#### TASK REQUIREMENTS
Would you give again, exactly, the lines running from the line with "export SYNTH_SLANG_ARGS = --single-unit" to the end of the data below, both included?
═══
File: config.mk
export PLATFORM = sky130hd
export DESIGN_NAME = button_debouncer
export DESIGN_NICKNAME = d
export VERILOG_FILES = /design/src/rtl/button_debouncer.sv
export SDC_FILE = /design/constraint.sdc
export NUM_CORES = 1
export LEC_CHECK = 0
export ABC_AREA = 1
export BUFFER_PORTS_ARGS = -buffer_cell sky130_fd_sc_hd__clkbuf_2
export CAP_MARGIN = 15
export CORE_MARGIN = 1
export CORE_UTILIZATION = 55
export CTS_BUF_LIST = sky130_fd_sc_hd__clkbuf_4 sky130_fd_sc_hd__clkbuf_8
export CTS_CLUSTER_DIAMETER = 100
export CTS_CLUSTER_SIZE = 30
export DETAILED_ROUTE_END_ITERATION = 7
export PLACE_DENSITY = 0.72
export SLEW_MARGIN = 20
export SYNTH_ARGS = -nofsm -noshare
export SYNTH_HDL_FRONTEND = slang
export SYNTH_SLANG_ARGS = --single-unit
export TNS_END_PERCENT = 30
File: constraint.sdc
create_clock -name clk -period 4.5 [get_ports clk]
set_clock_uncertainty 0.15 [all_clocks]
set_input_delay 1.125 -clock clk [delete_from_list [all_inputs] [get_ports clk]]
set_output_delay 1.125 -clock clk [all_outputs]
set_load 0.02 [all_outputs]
═══
#### SOLUTION
export SYNTH_SLANG_ARGS = --single-unit
export TNS_END_PERCENT = 30
File: constraint.sdc
create_clock -name clk -period 4.5 [get_ports clk]
set_clock_uncertainty 0.15 [all_clocks]
set_input_delay 1.125 -clock clk [delete_from_list [all_inputs] [get_ports clk]]
set_output_delay 1.125 -clock clk [all_outputs]
set_load 0.02 [all_outputs]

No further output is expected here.